▶ _TASK STATEMENT_: Give back the data below exactly as it was given.
TASK DATA below:
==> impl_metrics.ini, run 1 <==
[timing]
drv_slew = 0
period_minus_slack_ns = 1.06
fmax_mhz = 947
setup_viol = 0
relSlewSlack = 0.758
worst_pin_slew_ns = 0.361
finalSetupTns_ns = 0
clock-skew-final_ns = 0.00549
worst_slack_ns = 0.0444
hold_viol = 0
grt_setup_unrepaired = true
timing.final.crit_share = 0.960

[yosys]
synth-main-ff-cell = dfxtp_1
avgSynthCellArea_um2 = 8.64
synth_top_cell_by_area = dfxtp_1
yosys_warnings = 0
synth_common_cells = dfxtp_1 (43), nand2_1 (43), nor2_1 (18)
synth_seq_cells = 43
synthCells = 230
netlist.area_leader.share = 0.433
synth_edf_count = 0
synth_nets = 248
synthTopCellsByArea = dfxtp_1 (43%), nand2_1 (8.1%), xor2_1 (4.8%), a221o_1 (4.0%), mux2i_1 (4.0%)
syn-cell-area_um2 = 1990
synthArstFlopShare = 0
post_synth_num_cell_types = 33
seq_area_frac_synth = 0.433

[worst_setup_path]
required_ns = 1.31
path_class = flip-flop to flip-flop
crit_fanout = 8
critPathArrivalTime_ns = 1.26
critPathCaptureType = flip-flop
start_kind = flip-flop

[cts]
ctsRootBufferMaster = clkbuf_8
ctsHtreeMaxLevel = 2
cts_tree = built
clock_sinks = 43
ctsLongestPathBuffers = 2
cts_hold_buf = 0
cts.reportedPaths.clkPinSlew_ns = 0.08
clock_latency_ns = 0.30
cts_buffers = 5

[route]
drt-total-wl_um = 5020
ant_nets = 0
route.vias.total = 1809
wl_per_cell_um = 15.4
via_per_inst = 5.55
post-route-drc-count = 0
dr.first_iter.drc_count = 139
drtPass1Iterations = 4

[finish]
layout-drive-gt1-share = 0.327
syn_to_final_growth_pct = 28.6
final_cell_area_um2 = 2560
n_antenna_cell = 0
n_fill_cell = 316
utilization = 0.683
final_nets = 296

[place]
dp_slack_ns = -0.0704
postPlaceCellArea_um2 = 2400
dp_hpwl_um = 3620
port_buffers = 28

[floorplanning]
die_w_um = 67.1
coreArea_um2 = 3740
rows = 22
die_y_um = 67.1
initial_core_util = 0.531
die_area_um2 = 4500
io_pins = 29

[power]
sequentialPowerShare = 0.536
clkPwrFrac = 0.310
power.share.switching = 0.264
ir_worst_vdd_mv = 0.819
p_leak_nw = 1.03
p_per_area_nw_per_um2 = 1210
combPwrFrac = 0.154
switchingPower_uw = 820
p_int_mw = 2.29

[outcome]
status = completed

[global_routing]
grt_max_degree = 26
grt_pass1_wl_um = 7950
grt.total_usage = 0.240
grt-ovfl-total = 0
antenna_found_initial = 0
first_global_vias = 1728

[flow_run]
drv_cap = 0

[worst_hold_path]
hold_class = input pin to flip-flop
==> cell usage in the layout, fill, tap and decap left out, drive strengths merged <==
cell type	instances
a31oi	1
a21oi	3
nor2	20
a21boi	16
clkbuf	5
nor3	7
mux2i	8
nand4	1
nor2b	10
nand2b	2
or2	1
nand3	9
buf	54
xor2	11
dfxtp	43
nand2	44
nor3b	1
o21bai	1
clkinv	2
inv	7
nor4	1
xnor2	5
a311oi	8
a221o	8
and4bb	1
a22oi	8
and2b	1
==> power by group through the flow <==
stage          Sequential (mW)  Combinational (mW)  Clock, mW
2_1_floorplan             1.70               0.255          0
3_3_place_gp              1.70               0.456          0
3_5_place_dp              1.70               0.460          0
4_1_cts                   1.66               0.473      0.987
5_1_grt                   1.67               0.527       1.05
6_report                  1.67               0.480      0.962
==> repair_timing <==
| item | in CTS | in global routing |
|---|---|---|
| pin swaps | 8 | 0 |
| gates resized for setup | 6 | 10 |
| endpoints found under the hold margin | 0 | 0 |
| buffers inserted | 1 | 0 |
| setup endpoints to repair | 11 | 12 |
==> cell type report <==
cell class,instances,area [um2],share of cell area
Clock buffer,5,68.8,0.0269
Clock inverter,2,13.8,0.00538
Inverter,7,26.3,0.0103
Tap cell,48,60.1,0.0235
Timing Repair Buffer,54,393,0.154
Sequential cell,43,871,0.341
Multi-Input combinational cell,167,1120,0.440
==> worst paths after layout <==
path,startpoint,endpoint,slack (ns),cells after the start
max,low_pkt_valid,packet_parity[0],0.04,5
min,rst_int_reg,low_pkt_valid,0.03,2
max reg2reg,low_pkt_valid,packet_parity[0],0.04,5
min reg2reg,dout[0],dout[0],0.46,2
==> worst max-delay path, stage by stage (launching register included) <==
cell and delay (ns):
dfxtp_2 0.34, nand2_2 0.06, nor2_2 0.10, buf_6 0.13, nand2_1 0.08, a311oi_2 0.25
File: src/rtl/memory_bus.sv
// Simple request/acknowledge memory bus: the master holds enable until it sees
// data_ready; the responder returns read data on data_out.
interface memory_bus;

   logic [15:0] address;
   logic [15:0] data_in;
   logic        write_enable;
   logic        enable;
   logic        data_ready;
   logic [15:0] data_out;

   modport master (
      output address, data_in, write_enable, enable,
      input  data_ready, data_out
   );

   modport slave (
      input  address, data_in, write_enable, enable,
      output data_ready, data_out
   );

endinterface

File: src/rtl/timer_prescaler.sv
// Divides the clock by (prescale + 1) while running; tick is high for the
// single cycle in which the divider wraps.
module timer_prescaler (
   input  logic        clock,
   input  logic        reset,
   input  logic        run,
   input  logic [15:0] prescale,
   input  logic        clear,
   output logic        tick
);

   logic [15:0] count_q;

   assign tick = run && (count_q == prescale);

   // NOTE: sequential state uses <= so every register samples pre-edge values.
   always_ff @(posedge clock) begin
      if (reset || !run || clear) begin
         count_q <= '0;
      end else if (tick) begin
         count_q <= '0;
      end else begin
         count_q <= count_q + 16'd1;
      end
   end

endmodule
End of TASK DATA.
▶ _RESULT OF THIS TASK_:
==> impl_metrics.ini, run 1 <==
[timing]
drv_slew = 0
period_minus_slack_ns = 1.06
fmax_mhz = 947
setup_viol = 0
relSlewSlack = 0.758
worst_pin_slew_ns = 0.361
finalSetupTns_ns = 0
clock-skew-final_ns = 0.00549
worst_slack_ns = 0.0444
hold_viol = 0
grt_setup_unrepaired = true
timing.final.crit_share = 0.960

[yosys]
synth-main-ff-cell = dfxtp_1
avgSynthCellArea_um2 = 8.64
synth_top_cell_by_area = dfxtp_1
yosys_warnings = 0
synth_common_cells = dfxtp_1 (43), nand2_1 (43), nor2_1 (18)
synth_seq_cells = 43
synthCells = 230
netlist.area_leader.share = 0.433
synth_edf_count = 0
synth_nets = 248
synthTopCellsByArea = dfxtp_1 (43%), nand2_1 (8.1%), xor2_1 (4.8%), a221o_1 (4.0%), mux2i_1 (4.0%)
syn-cell-area_um2 = 1990
synthArstFlopShare = 0
post_synth_num_cell_types = 33
seq_area_frac_synth = 0.433

[worst_setup_path]
required_ns = 1.31
path_class = flip-flop to flip-flop
crit_fanout = 8
critPathArrivalTime_ns = 1.26
critPathCaptureType = flip-flop
start_kind = flip-flop

[cts]
ctsRootBufferMaster = clkbuf_8
ctsHtreeMaxLevel = 2
cts_tree = built
clock_sinks = 43
ctsLongestPathBuffers = 2
cts_hold_buf = 0
cts.reportedPaths.clkPinSlew_ns = 0.08
clock_latency_ns = 0.30
cts_buffers = 5

[route]
drt-total-wl_um = 5020
ant_nets = 0
route.vias.total = 1809
wl_per_cell_um = 15.4
via_per_inst = 5.55
post-route-drc-count = 0
dr.first_iter.drc_count = 139
drtPass1Iterations = 4

[finish]
layout-drive-gt1-share = 0.327
syn_to_final_growth_pct = 28.6
final_cell_area_um2 = 2560
n_antenna_cell = 0
n_fill_cell = 316
utilization = 0.683
final_nets = 296

[place]
dp_slack_ns = -0.0704
postPlaceCellArea_um2 = 2400
dp_hpwl_um = 3620
port_buffers = 28

[floorplanning]
die_w_um = 67.1
coreArea_um2 = 3740
rows = 22
die_y_um = 67.1
initial_core_util = 0.531
die_area_um2 = 4500
io_pins = 29

[power]
sequentialPowerShare = 0.536
clkPwrFrac = 0.310
power.share.switching = 0.264
ir_worst_vdd_mv = 0.819
p_leak_nw = 1.03
p_per_area_nw_per_um2 = 1210
combPwrFrac = 0.154
switchingPower_uw = 820
p_int_mw = 2.29

[outcome]
status = completed

[global_routing]
grt_max_degree = 26
grt_pass1_wl_um = 7950
grt.total_usage = 0.240
grt-ovfl-total = 0
antenna_found_initial = 0
first_global_vias = 1728

[flow_run]
drv_cap = 0

[worst_hold_path]
hold_class = input pin to flip-flop
==> cell usage in the layout, fill, tap and decap left out, drive strengths merged <==
cell type	instances
a31oi	1
a21oi	3
nor2	20
a21boi	16
clkbuf	5
nor3	7
mux2i	8
nand4	1
nor2b	10
nand2b	2
or2	1
nand3	9
buf	54
xor2	11
dfxtp	43
nand2	44
nor3b	1
o21bai	1
clkinv	2
inv	7
nor4	1
xnor2	5
a311oi	8
a221o	8
and4bb	1
a22oi	8
and2b	1
==> power by group through the flow <==
stage          Sequential (mW)  Combinational (mW)  Clock, mW
2_1_floorplan             1.70               0.255          0
3_3_place_gp              1.70               0.456          0
3_5_place_dp              1.70               0.460          0
4_1_cts                   1.66               0.473      0.987
5_1_grt                   1.67               0.527       1.05
6_report                  1.67               0.480      0.962
==> repair_timing <==
| item | in CTS | in global routing |
|---|---|---|
| pin swaps | 8 | 0 |
| gates resized for setup | 6 | 10 |
| endpoints found under the hold margin | 0 | 0 |
| buffers inserted | 1 | 0 |
| setup endpoints to repair | 11 | 12 |
==> cell type report <==
cell class,instances,area [um2],share of cell area
Clock buffer,5,68.8,0.0269
Clock inverter,2,13.8,0.00538
Inverter,7,26.3,0.0103
Tap cell,48,60.1,0.0235
Timing Repair Buffer,54,393,0.154
Sequential cell,43,871,0.341
Multi-Input combinational cell,167,1120,0.440
==> worst paths after layout <==
path,startpoint,endpoint,slack (ns),cells after the start
max,low_pkt_valid,packet_parity[0],0.04,5
min,rst_int_reg,low_pkt_valid,0.03,2
max reg2reg,low_pkt_valid,packet_parity[0],0.04,5
min reg2reg,dout[0],dout[0],0.46,2
==> worst max-delay path, stage by stage (launching register included) <==
cell and delay (ns):
dfxtp_2 0.34, nand2_2 0.06, nor2_2 0.10, buf_6 0.13, nand2_1 0.08, a311oi_2 0.25
File: src/rtl/memory_bus.sv
// Simple request/acknowledge memory bus: the master holds enable until it sees
// data_ready; the responder returns read data on data_out.
interface memory_bus;

   logic [15:0] address;
   logic [15:0] data_in;
   logic        write_enable;
   logic        enable;
   logic        data_ready;
   logic [15:0] data_out;

   modport master (
      output address, data_in, write_enable, enable,
      input  data_ready, data_out
   );

   modport slave (
      input  address, data_in, write_enable, enable,
      output data_ready, data_out
   );

endinterface

File: src/rtl/timer_prescaler.sv
// Divides the clock by (prescale + 1) while running; tick is high for the
// single cycle in which the divider wraps.
module timer_prescaler (
   input  logic        clock,
   input  logic        reset,
   input  logic        run,
   input  logic [15:0] prescale,
   input  logic        clear,
   output logic        tick
);

   logic [15:0] count_q;

   assign tick = run && (count_q == prescale);

   // NOTE: sequential state uses <= so every register samples pre-edge values.
   always_ff @(posedge clock) begin
      if (reset || !run || clear) begin
         count_q <= '0;
      end else if (tick) begin
         count_q <= '0;
      end else begin
         count_q <= count_q + 16'd1;
      end
   end

endmodule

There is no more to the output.